▸ **Directions for this task**: Whenever a line of the entries below holds the string "rule", copy that line and return it.

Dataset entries
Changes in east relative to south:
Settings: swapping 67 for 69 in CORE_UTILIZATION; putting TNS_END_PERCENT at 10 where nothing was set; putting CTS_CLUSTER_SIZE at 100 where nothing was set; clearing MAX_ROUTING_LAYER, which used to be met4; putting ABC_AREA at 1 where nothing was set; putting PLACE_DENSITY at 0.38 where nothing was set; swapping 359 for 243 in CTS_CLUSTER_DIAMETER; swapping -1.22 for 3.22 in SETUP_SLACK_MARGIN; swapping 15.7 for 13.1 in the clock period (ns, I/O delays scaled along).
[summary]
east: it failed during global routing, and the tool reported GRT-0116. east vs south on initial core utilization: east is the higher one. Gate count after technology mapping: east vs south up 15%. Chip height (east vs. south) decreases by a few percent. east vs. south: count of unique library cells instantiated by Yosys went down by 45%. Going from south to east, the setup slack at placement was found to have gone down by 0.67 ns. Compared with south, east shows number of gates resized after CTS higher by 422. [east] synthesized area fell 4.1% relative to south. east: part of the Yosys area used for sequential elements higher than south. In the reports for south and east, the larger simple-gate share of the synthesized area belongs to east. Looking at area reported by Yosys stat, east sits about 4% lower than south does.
==> inputs of trial 91 <==
Design SP, start of the top module:
module SP(
	clk,
	rst_n,
	in_valid,
	in_data,
	in_mode,
	out_valid,
	out_data
);
input clk, rst_n, in_valid;
input [2:0] in_mode;
input [8:0] in_data;
output reg out_valid;
output reg [8:0] out_data;
integer i;
genvar idx;
parameter STATE_IDLE = 3'd0 ;
parameter STATE_MInv = 3'd1 ;
parameter STATE_MMul = 3'd2 ;
parameter STATE_Sort = 3'd3 ;
parameter STATE_Sum  = 3'd4 ;
parameter STATE_OUTPT= 3'd5 ;
reg [2:0] current_state, next_state;
reg [2:0] data_cnt;
reg [2:0] mode;
reg [8:0] a[0:5], b[0:5], c[0:5], d[0:5], e[0:5];
wire [8:0] next_c, next_e;
reg has_sent_b;
wire out_valid_b;
wire [8:0] next_b;
reg has_sent_mod;
reg [1:0] mm_stage;
wire [17:0] mul_in_s0[0:2], mul_in_s1[0:2];
reg [17:0] mul_in[0:2];
wire mul_out_valid[0:2];
wire [8:0] mul_out[0:2];
reg is_mod_finish[0:2];
wire is_all_mod_finish;
reg  [8:0] mul_out_s0[0:2], mul_out_s1[0:2];
reg flag_sort1, flag_sort2;
wire [8:0] next_d0, next_d1, next_d2, next_d3, next_d4, next_d5;
always @(posedge clk or negedge rst_n) begin
	if (!rst_n) 	current_state <= STATE_IDLE ;
	else 			current_state <= next_state ;
end
always @(*) begin
	next_state = current_state ;
	case(current_state)
		STATE_IDLE: begin
			if (data_cnt==6) begin
				if (mode[0]==1) 		next_state = STATE_MInv ;
				else if (mode[1]==1)	next_state = STATE_MMul ;
				else if (mode[2]==1)	next_state = STATE_Sort ;
				else 					next_state = STATE_Sum ;
			end
		end
		STATE_MInv: begin
			if (data_cnt==6) begin
				if (mode[1]==1)			next_state = STATE_MMul ;
				else if (mode[2]==1)	next_state = STATE_Sort ;
				else 					next_state = STATE_Sum ;
			end
		end
		STATE_MMul: begin
			if (mm_stage==3 && is_all_mod_finish==1) begin
				if (mode[2]==1)			next_state = STATE_Sort ;
				else 					next_state = STATE_Sum ;
			end
		end
		STATE_Sort:	if (flag_sort2==1)	next_state = STATE_Sum ;
		STATE_Sum: 	if (mm_stage==1 && is_all_mod_finish==1) 	next_state = STATE_OUTPT ;
		STATE_OUTPT:	if (data_cnt==6)	next_state = STATE_IDLE ;
	endcase
end
always @(posedge clk or negedge rst_n) begin
	if (!rst_n) 	has_sent_b <= 0 ;
	else begin
		if (next_state==STATE_MInv) begin
  ...
Settings: LEC_CHECK=0, CAP_MARGIN=0, CELL_PAD_IN_SITES_DETAIL_PLACEMENT=0, CORE_ASPECT_RATIO=0.99, CORE_MARGIN=2, CORE_UTILIZATION=72, CTS_CLUSTER_SIZE=73, HOLD_SLACK_MARGIN=0.29, PLACE_DENSITY_LB_ADDON=0.0, SETUP_SLACK_MARGIN=2.11, SLEW_MARGIN=20, TNS_END_PERCENT=100; clock period 7.44 ns.
run.sh (not shown) runs the stock make flow with config.mk's settings and CLKGATE_MAP_FILE=.
==> inputs of trial 39, as changes to trial 91 <==
- CELL_PAD_IN_SITES_DETAIL_PLACEMENT: 0 -> default
- CORE_ASPECT_RATIO: 0.99 -> default
- CTS_CLUSTER_SIZE: 73 -> default
- HOLD_SLACK_MARGIN: 0.29 -> default
- MAX_ROUTING_LAYER: default -> met4
- PLACE_DENSITY: default -> 0.63
- PLACE_DENSITY_LB_ADDON: 0.0 -> default
- SETUP_SLACK_MARGIN: 2.11 -> default
- TNS_END_PERCENT: 100 -> default
==> flow/constraint.sdc (replaced) <==
create_clock -name core_clock -period 8.32 [get_ports {clk}]
set_input_delay 1.6640 -clock core_clock [delete_from_list [all_inputs] [get_ports {clk}]]
set_output_delay 1.6640 -clock core_clock [all_outputs]
set_load 0.01 [all_outputs]
==> inputs of trial 12, as changes to trial 91 <==
- CAP_MARGIN: 0 -> 35
- CELL_PAD_IN_SITES_DETAIL_PLACEMENT: 0 -> 1
- CORE_ASPECT_RATIO: 0.99 -> default
- CORE_MARGIN: 2 -> 6
- CORE_UTILIZATION: 72 -> 40
- CTS_CLUSTER_DIAMETER: default -> 275
- CTS_CLUSTER_SIZE: 73 -> 100
- GPL_ROUTABILITY_DRIVEN: default -> 0
- GPL_TIMING_DRIVEN: default -> 0
- HOLD_SLACK_MARGIN: 0.29 -> default
- PLACE_DENSITY: default -> 0.77
- PLACE_DENSITY_LB_ADDON: 0.0 -> default
- SETUP_SLACK_MARGIN: 2.11 -> -0.53
- TNS_END_PERCENT: 100 -> default
==> flow/constraint.sdc (replaced) <==
create_clock -name core_clock -period 7.31 [get_ports {clk}]
set_input_delay 1.4620 -clock core_clock [delete_from_list [all_inputs] [get_ports {clk}]]
set_output_delay 1.4620 -clock core_clock [all_outputs]
set_load 0.01 [all_outputs]
==> inputs of trial 92, as changes to trial 91 <==
- ABC_AREA: default -> 1
- CAP_MARGIN: 0 -> 20
- CELL_PAD_IN_SITES_DETAIL_PLACEMENT: 0 -> default
- CORE_ASPECT_RATIO: 0.99 -> default
- CTS_CLUSTER_SIZE: 73 -> default
- HOLD_SLACK_MARGIN: 0.29 -> default
- PLACE_DENSITY_LB_ADDON: 0.0 -> default
- SETUP_SLACK_MARGIN: 2.11 -> 0.38
- TNS_END_PERCENT: 100 -> default
==> flow/constraint.sdc (replaced) <==
create_clock -name core_clock -period 3.08 [get_ports {clk}]
set_input_delay 0.6160 -clock core_clock [delete_from_list [all_inputs] [get_ports {clk}]]
set_output_delay 0.6160 -clock core_clock [all_outputs]
set_load 0.01 [all_outputs]
==> summary of the runs <==
Trial 12 failed in 5_1_grt (GRT-0116). Trial 91 ran to the end with violations: setup timing. Trial 39 completed with no timing, DRC or antenna violations. Trial 92 died in 5_1_grt. In trial 91 the via count is higher than in trial 39, by 5.9%. Between trial 39 and trial 91, the lower cell count is in trial 39 (gap about 4%, measured against trial 91). Of trial 91 and trial 39, trial 91 has the higher core utilization (gap 6.0 points). Sequential power: trial 39 is smaller than trial 91 (about 8%). Against trial 39, the register-to-register slack of trial 91 is worse by 0.37 ns.
No activity file was given, so power comes from the tool's default toggle rates.
==> run Y: inputs <==
==> flow/design.v <==
module mult32x32_fsm (
    input logic clk,               
    input logic reset,             
    input logic start,             
    output logic busy,             
    output logic [1:0] a_sel,      
    output logic b_sel,            
    output logic [2:0] shift_sel,  
    output logic upd_prod,         
    output logic clr_prod          
);
	typedef enum { idle, handle1, handle2, handle3, handle4, handle5, handle6, handle7, handle8} sm_type;
	sm_type current_state;
	sm_type next_state;
	always_ff @(posedge clk, posedge reset) begin
		if (reset== 1'b1) begin
			current_state <=idle;
		end
		else begin
			current_state <= next_state;
		end
	end
	always_comb begin
		next_state= current_state;
		busy=1'b1;
		upd_prod= 1'b1;
		clr_prod= 1'b0;
		a_sel= 2'b0;
		b_sel= 1'b0;
		shift_sel= 3'b0;
		case(current_state)
			idle: begin
				if(start== 1'b0) begin
					next_state=idle;
					busy=1'b0;
					upd_prod=1'b0;
				end
				else begin
					next_state=handle1;
					busy=1'b0;
					upd_prod=1'b0;
					clr_prod=1'b1;
				end
			end
			handle1: begin
				next_state= handle2;
				a_sel=2'b0;
				b_sel=1'b0;
				shift_sel=3'b0;
			end
			handle2: begin
				next_state= handle3;
				a_sel=2'b01;
				b_sel=1'b0;
				shift_sel=3'b001;
			end
			handle3: begin
				next_state= handle4;
				a_sel=2'b10;
				b_sel=1'b0;
				shift_sel=3'b010;
			end
			handle4: begin
				next_state= handle5;
				a_sel=2'b11;
				b_sel=1'b0;
				shift_sel=3'b011;
			end
			handle5: begin
				next_state= handle6;
				a_sel=2'b0;
				b_sel=1'b1;
				shift_sel=3'b010;
			end
			handle6: begin
				next_state= handle7;
				a_sel=2'b01;
				b_sel=1'b1;
				shift_sel=3'b011;
			end
			handle7: begin
				next_state= handle8;
				a_sel=2'b10;
				b_sel=1'b1;
				shift_sel=3'b100;
			end
			handle8: begin
				next_state= idle;
				a_sel=2'b11;
				b_sel=1'b1;
				shift_sel=3'b101;
			end
		endcase
	end
endmodule
module mult32x32_arith (
    input logic clk,              
    input logic reset,            
    input logic [31:0] a,         
    input logic [31:0] b,         
    input logic [1:0] a_sel,      
    input logic b_sel,            
    input logic [2:0] shift_sel,  
    input logic upd_prod,         
    input logic clr_prod,         
    output logic [63:0] product   
);
logic [15:0] out16;
logic [7:0] out8;
always_comb begin
	case(a_sel)
		2'b00: out8 = a[7:0];
		2'b01: out8 = a[15:8];
		2'b10: out8 = a[23:16];
		2'b11: out8 = a[31:24];
	endcase
end
always_comb begin
	case(b_sel)
		1'b0: out16 = b[15:0];
		1'b1: out16 = b[31:16];
	endcase
end
logic [23:0] mult;
always_comb begin
	mult = out16 * out8;
end
logic [63:0] shifted;
always_comb begin
	shifted = 64'b0;
	case(shift_sel)
		3'b000: shifted = mult;
		3'b001: shifted = mult << 8; 
		3'b010: shifted = mult << 16;
		3'b011: shifted = mult << 24;
		3'b100: shifted = mult << 32;
		3'b101: shifted = mult << 40;
	endcase
end
always_ff @(posedge clk, posedge reset) begin
	if(reset == 1'b1) begin 
		product <= 64'b0;
	end
	else begin
		if(clr_prod == 1'b1) begin
			product <= 64'b0;
		end
		else if (upd_prod == 1'b1) begin
			product <= product + shifted;
		end
	end
end
endmodule
module mult32x32 (
    input logic clk,             
    input logic reset,           
    input logic start,           
    input logic [31:0] a,        
    input logic [31:0] b,        
    output logic busy,           
    output logic [63:0] product  
);
logic [1:0] a_sel;
logic b_sel;
logic [2:0] shift_sel;
logic upd_prod;
logic clr_prod;
mult32x32_fsm fsm(
	.clk(clk),
	.reset(reset),
	.start(start),
	.busy(busy),
	.a_sel(a_sel),
	.b_sel(b_sel),
	.shift_sel(shift_sel),
	.upd_prod(upd_prod),
	.clr_prod(clr_prod)
);
mult32x32_arith arith(
	.clk(clk),
	.reset(reset),
	.a(a),
	.b(b),
	.a_sel(a_sel),
	.b_sel(b_sel),
	.shift_sel(shift_sel),
	.upd_prod(upd_prod),
	.clr_prod(clr_prod),
	.product(product)
);
endmodule
==> flow/run.sh <==
#!/bin/bash
# the make line also repeats each setting of config.mk as NAME=value (left out here)
make -C /OpenROAD-flow-scripts/flow DESIGN_CONFIG=/design/flow/config.mk WORK_HOME=/design/flow/orfs CLKGATE_MAP_FILE= finish
==> flow/config.mk <==
export PLATFORM = sky130hd
export DESIGN_NAME = mult32x32
export DESIGN_NICKNAME = mult32x32
export VERILOG_FILES = /design/flow/design.v
export SDC_FILE = /design/flow/constraint.sdc
export NUM_CORES = 4
export LEC_CHECK = 0
export ABC_AREA = 1
export CAP_MARGIN = 20
export CELL_PAD_IN_SITES_GLOBAL_PLACEMENT = 1
export CORE_ASPECT_RATIO = 1.01
export CORE_MARGIN = 2
export CORE_UTILIZATION = 19
export HOLD_SLACK_MARGIN = 0.08
export MIN_ROUTING_LAYER = met2
export SLEW_MARGIN = 20
==> flow/constraint.sdc <==
create_clock -name core_clock -period 12.0 [get_ports {clk}]
set_input_delay 2.4000 -clock core_clock [delete_from_list [all_inputs] [get_ports {clk}]]
set_output_delay 2.4000 -clock core_clock [all_outputs]
set_load 0.01 [all_outputs]
==> run M: changes against run Y <==
- ABC_AREA: 1 -> default
- CELL_PAD_IN_SITES_GLOBAL_PLACEMENT: 1 -> default
- CORE_ASPECT_RATIO: 1.01 -> 1.41
- CORE_UTILIZATION: 19 -> 66
- CTS_CLUSTER_DIAMETER: default -> 208
- CTS_CLUSTER_SIZE: default -> 100
- HOLD_SLACK_MARGIN: 0.08 -> default
- MIN_ROUTING_LAYER: met2 -> default
- SETUP_SLACK_MARGIN: default -> -1.2
- TNS_END_PERCENT: default -> 25
==> run P: changes against run Y <==
- ABC_AREA: 1 -> default
- CELL_PAD_IN_SITES_GLOBAL_PLACEMENT: 1 -> default
- CORE_ASPECT_RATIO: 1.01 -> default
- CORE_UTILIZATION: 19 -> 50
- HOLD_SLACK_MARGIN: 0.08 -> default
- MIN_ROUTING_LAYER: met2 -> default
- TNS_END_PERCENT: default -> 15
==> flow/constraint.sdc (replaced) <==
create_clock -name core_clock -period 8.16 [get_ports {clk}]
set_input_delay 1.6320 -clock core_clock [delete_from_list [all_inputs] [get_ports {clk}]]
set_output_delay 1.6320 -clock core_clock [all_outputs]
set_load 0.01 [all_outputs]
==> comparison <==
- Run Y finished with design-rule violations left. Run P finished but failed the layout checks on negative setup slack. Run M completed with no timing, DRC or antenna violations.
- The lowest critical path depth belongs to run Y, the highest to run P.
- In run M the sequential share of layout area is higher than in run P, by 3.8 points.
- Wire length: run M is smaller than run Y (43%).
- Die area: run P is larger than run M (about 30%).
- Area after synthesis: run M is lower than run Y (about 10%).
==> figures <==
Count of clock-net buffers in the final layout: run M 10; run Y 9; run P 9
Global Route met2 Usage: run M 66.4%; run Y 29.6%; run P 59.0%
Total of fill cells in the finished design: run M 1279; run Y 7662; run P 1451
Initial antenna violation count: run M 0; run Y 0; run P 2
Reg-to-Reg Start: run M fsm.current_state[4]$_DFF_PP0_; run Y fsm.current_state[1]$_DFF_PP0_; run P fsm.current_state[4]$_DFF_PP0_
Result of the run: run M timing/DRC/antenna clean; run Y finished with violations; run P finished with violations
Violated checks: run M -; run Y design-rule violations; run P negative setup slack
Simple-Gate Area Share: run M 21.2%; run Y 33.4%; run P 21.2%
Top cell type by instance count after synthesis: run M nor2_1; run Y nand2_1; run P nor2_1
Met1 track utilization from global routing: run M 42.8%; run Y 0%; run P 45.1%
Number of nets in the synthesized netlist: run M 1749; run Y 2278; run P 1749


==> job 6872: inputs <==
// mult32x32: RTL as listed in full above, without the edits since
==> flow/config.mk <==
export PLATFORM = sky130hd
export DESIGN_NAME = mult32x32
export DESIGN_NICKNAME = mult32x32
export VERILOG_FILES = /design/flow/design.v
export SDC_FILE = /design/flow/constraint.sdc
export NUM_CORES = 4
export LEC_CHECK = 0
export ABC_AREA = 0
export CAP_MARGIN = 25
export CORE_ASPECT_RATIO = 1.08
export CORE_MARGIN = 2
export CORE_UTILIZATION = 72
export CTS_CLUSTER_DIAMETER = 381
export CTS_CLUSTER_SIZE = 44
export GPL_TIMING_DRIVEN = 1
export PLACE_DENSITY = 0.74
export SETUP_SLACK_MARGIN = -0.81
export SLEW_MARGIN = 20
export TNS_END_PERCENT = 5
==> flow/constraint.sdc <==
create_clock -name core_clock -period 8.65 [get_ports {clk}]
set_input_delay 1.7300 -clock core_clock [delete_from_list [all_inputs] [get_ports {clk}]]
set_output_delay 1.7300 -clock core_clock [all_outputs]
set_load 0.01 [all_outputs]
run.sh (not shown) runs the stock make flow with config.mk's settings and CLKGATE_MAP_FILE=.
==> job 6553: changes against job 6872 <==
- ABC_AREA: 0 -> 1
- CAP_MARGIN: 25 -> 20
- CORE_ASPECT_RATIO: 1.08 -> not set
- CTS_CLUSTER_DIAMETER: 381 -> 370
- CTS_CLUSTER_SIZE: 44 -> not set
- GPL_TIMING_DRIVEN: 1 -> not set
- PLACE_DENSITY: 0.74 -> not set
- SETUP_SLACK_MARGIN: -0.81 -> 1.3
- TNS_END_PERCENT: 5 -> not set
==> flow/constraint.sdc (replaced) <==
create_clock -name core_clock -period 7.32 [get_ports {clk}]
set_input_delay 1.4640 -clock core_clock [delete_from_list [all_inputs] [get_ports {clk}]]
set_output_delay 1.4640 -clock core_clock [all_outputs]
set_load 0.01 [all_outputs]
==> job 720: changes against job 6872 <==
- ABC_AREA: 0 -> 1
- CAP_MARGIN: 25 -> 0
- CORE_UTILIZATION: 72 -> 55
- CTS_CLUSTER_DIAMETER: 381 -> 206
- CTS_CLUSTER_SIZE: 44 -> 99
- GPL_TIMING_DRIVEN: 1 -> 0
- SETUP_SLACK_MARGIN: -0.81 -> -0.67
==> flow/constraint.sdc (replaced) <==
create_clock -name core_clock -period 6.76 [get_ports {clk}]
set_input_delay 1.3520 -clock core_clock [delete_from_list [all_inputs] [get_ports {clk}]]
set_output_delay 1.3520 -clock core_clock [all_outputs]
set_load 0.01 [all_outputs]
==> comparison table <==
item	job 6872	job 720	job 6553
Status	stopped before the end	finished with violations	stopped before the end
Failing step	clock tree synthesis	-	detailed placement
Reasons for failing layout checks	-	negative setup slack	-
Width of the chip	125.9 um	151.3 um	137.8 um
Cell type with the largest total area after synthesis	sky130_fd_sc_hd__dfrtp_1	sky130_fd_sc_hd__nand2_1	sky130_fd_sc_hd__nand2_1
Post-Syn Nets	1749	2278	2278
Sequential fraction of the synthesis area	0.1581	0.1418	0.1418
Most instantiated library cell after synthesis	sky130_fd_sc_hd__nor2_1	sky130_fd_sc_hd__nand2_1	sky130_fd_sc_hd__nand2_1
Sum of net half-perimeters after detailed placement	41.63 mm	40.07 mm	-
Vertical die dimension	135.7 um	163.1 um	137.8 um
Number of placed instances, taps included	2103	2451	-
Total cell area at the placement stage	0.01552 mm^2	0.01461 mm^2	-
Cell total in the yosys stat output	1490	2019	2019
Mean cell area of the mapped netlist	7.759 um^2	6.386 um^2	6.386 um^2
Yosys chip area	0.01156 mm^2	0.01289 mm^2	0.01289 mm^2
Fraction of synthesized area in multiplexers	0.01948	0.004658	0.004658
Area share of the largest cell type after synthesis	0.1558	0.1651	0.1651
Area of the placeable core	0.01586 mm^2	0.02315 mm^2	0.01742 mm^2
Adder-Cell Fraction of Synth Area	0.2630	0.2358	0.2358
Post-synthesis share of cell area spent on xor and xnor gates	0.05379	0.02513	0.02513
Init Core Util	0.7292	0.5570	0.7403
DIE AREA	0.01709 mm^2	0.02468 mm^2	0.01899 mm^2
Post-Synth Simple-Gate Area	0.2121	0.3336	0.3336
Count of different cell masters after synthesis	76	55	55
Last weighted congestion value of the routability-driven placer	1.061	0.9961	1.203
Post-synthesis cell count	1490	2019	2019


==> inputs of exp/yarrow <==
// mult32x32: RTL as listed in full above, without the edits since
export LEC_CHECK = 0
export ABC_AREA = 1
export CAP_MARGIN = 40
export CELL_PAD_IN_SITES_GLOBAL_PLACEMENT = 1
export CORE_ASPECT_RATIO = 1.01
export CORE_MARGIN = 2
export CORE_UTILIZATION = 19
export GPL_ROUTABILITY_DRIVEN = 0
export GPL_TIMING_DRIVEN = 0
export HOLD_SLACK_MARGIN = 0.08
export MIN_ROUTING_LAYER = met1
export PLACE_DENSITY_LB_ADDON = 0.19
export SLEW_MARGIN = 20
export TNS_END_PERCENT = 70
create_clock -name core_clock -period 12.0 [get_ports {clk}]
==> inputs of exp/delta, as changes to exp/yarrow <==
- ABC_AREA: 1 -> default
- CAP_MARGIN: 40 -> 20
- CELL_PAD_IN_SITES_GLOBAL_PLACEMENT: 1 -> default
- CORE_ASPECT_RATIO: 1.01 -> default
- CORE_UTILIZATION: 19 -> 68
- GPL_ROUTABILITY_DRIVEN: 0 -> default
- GPL_TIMING_DRIVEN: 0 -> default
- HOLD_SLACK_MARGIN: 0.08 -> default
- MIN_ROUTING_LAYER: met1 -> default
- PLACE_DENSITY: default -> 0.39
- PLACE_DENSITY_LB_ADDON: 0.19 -> default
- TNS_END_PERCENT: 70 -> 10
==> flow/constraint.sdc (replaced) <==
create_clock -name core_clock -period 11.5 [get_ports {clk}]
set_input_delay 2.3000 -clock core_clock [delete_from_list [all_inputs] [get_ports {clk}]]
set_output_delay 2.3000 -clock core_clock [all_outputs]
set_load 0.01 [all_outputs]
==> notes <==
- Against exp/yarrow, the clock skew of exp/delta is higher by 0.0040 ns.
- In exp/yarrow the routed wire length is higher than in exp/delta, by about 60%.
- Of exp/yarrow and exp/delta, exp/delta has the higher sequential share of layout area (gap 2.0 points).
- Against exp/yarrow, the setup slack of exp/delta is lower by 1.4 ns.


==> v17 <==
Starts from the design.v that is shown in full above.
Settings: LEC_CHECK=0, CAP_MARGIN=20, CORE_MARGIN=2, CORE_UTILIZATION=65, CTS_CLUSTER_DIAMETER=98, SLEW_MARGIN=20; clock period 8.63 ns.
==> v29 (differences from v17) <==
- CORE_UTILIZATION: 65 -> 72
- CTS_CLUSTER_DIAMETER: 98 -> 348
- CTS_CLUSTER_SIZE: unset -> 98
- PLACE_DENSITY: unset -> 0.39
- TNS_END_PERCENT: unset -> 10
==> flow/constraint.sdc (replaced) <==
create_clock -name core_clock -period 11.5 [get_ports {clk}]
set_input_delay 2.3000 -clock core_clock [delete_from_list [all_inputs] [get_ports {clk}]]
set_output_delay 2.3000 -clock core_clock [all_outputs]
set_load 0.01 [all_outputs]
==> run summary <==
Implementation progress

The die is 137 microns wide. OpenSTA, run right after detailed placement, puts the worst setup slack at -1.47 ns. The tool reported: "[ERROR DPL-0038] Utilization greater than 100%, impossible to legalize". At the end of routability-driven placement, the weighted congestion stood at 1.06.

The number of standard-cell rows in the floorplan stands at 48. In this run the cell area measured after placement is 15900 sq um. Progress stopped at clock tree synthesis. The die boundary height stands at 137 microns. The run stopped with a tool error. The area fraction of the largest cell type after synthesis is 0.156. The post-synth register bit count is 73. The area of the die stands at 18900 sq um. The total area inside the core boundary comes to 17400 sq um. The share of the core area taken by cells at floorplan is 0.666. Counting tap cells, the placed design contains a total of 2169 instances. Detailed placement ended at an HPWL of 36.3 mm.
Source of the figures above: v17

==> run summary <==
Physical implementation status

After floorplanning, the die was sized to cover 17100 sq um. The flow ran to the end and the layout has no timing, DRC or antenna violations. The portion of synthesized cell area occupied by the leading cell type stands at 0.156.

The pre-CTS setup check shows a worst slack of 0.499 ns. At the floorplan stage, the core utilization is reported as 0.733. In the placement report, post-DP HPWL is listed as 27.0 mm. In this run the core area contains 46 standard-cell rows. The total count of hold-check failures in the final report stands at 0. The area of the core stands at 15800 sq um.

The width of the die stands at 131 microns. The vertical die dimension reported for this design is 131 microns. The placement stage leaves a total instance area of 13100 sq um.
Source of the figures above: v29



==> inputs of v4 <==
// mult32x32: RTL as listed in full above, without the edits since
==> flow/config.mk <==
export PLATFORM = sky130hd
export DESIGN_NAME = mult32x32
export DESIGN_NICKNAME = mult32x32
export VERILOG_FILES = /design/flow/design.v
export SDC_FILE = /design/flow/constraint.sdc
export NUM_CORES = 4
export LEC_CHECK = 0
export CAP_MARGIN = 20
export CORE_MARGIN = 2
export CORE_UTILIZATION = 58
export SLEW_MARGIN = 20
export TNS_END_PERCENT = 5
==> flow/constraint.sdc <==
create_clock -name core_clock -period 8.01 [get_ports {clk}]
set_input_delay 1.6020 -clock core_clock [delete_from_list [all_inputs] [get_ports {clk}]]
set_output_delay 1.6020 -clock core_clock [all_outputs]
set_load 0.01 [all_outputs]
==> v6: changes against v4 <==
CORE_ASPECT_RATIO = 0.5   (was default)
CORE_UTILIZATION = 42   (was 58)
SETUP_SLACK_MARGIN = -0.87   (was default)
TNS_END_PERCENT = 15   (was 5)
==> flow/constraint.sdc (replaced) <==
create_clock -name core_clock -period 12.0 [get_ports {clk}]
set_input_delay 2.4000 -clock core_clock [delete_from_list [all_inputs] [get_ports {clk}]]
set_output_delay 2.4000 -clock core_clock [all_outputs]
set_load 0.01 [all_outputs]
==> v30: changes against v4 <==
CORE_UTILIZATION = 62   (was 58)
TNS_END_PERCENT = default   (was 5)
==> flow/constraint.sdc (replaced) <==
create_clock -name core_clock -period 5.3 [get_ports {clk}]
set_input_delay 1.0600 -clock core_clock [delete_from_list [all_inputs] [get_ports {clk}]]
set_output_delay 1.0600 -clock core_clock [all_outputs]
set_load 0.01 [all_outputs]
==> v39: changes against v4 <==
CTS_CLUSTER_DIAMETER = 30   (was default)
CTS_CLUSTER_SIZE = 37   (was default)
TNS_END_PERCENT = 15   (was 5)
==> flow/constraint.sdc (replaced) <==
create_clock -name core_clock -period 8.16 [get_ports {clk}]
set_input_delay 1.6320 -clock core_clock [delete_from_list [all_inputs] [get_ports {clk}]]
set_output_delay 1.6320 -clock core_clock [all_outputs]
set_load 0.01 [all_outputs]
==> results <==
- v4 reached the layout checks and failed them: negative setup slack. v6 finished with timing, DRC and antenna clean. v30 stopped in 4_1_cts, error DPL-0038. v39 ended with an error in 5_1_grt.
- Between v4 and v6, the lower via count is in v6 (gap 30%, measured against v6).
- In flip-flop count, v4 and v6 do not differ.
- Between v6 and v4, the lower setup slack is in v4 (gap 2400 ps).
- In v4 the clock skew is higher than in v6, by 9.3 ps.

▸ **Exercise answer**:
- Run Y finished with design-rule violations left. Run P finished but failed the layout checks on negative setup slack. Run M completed with no timing, DRC or antenna violations.
Violated checks: run M -; run Y design-rule violations; run P negative setup slack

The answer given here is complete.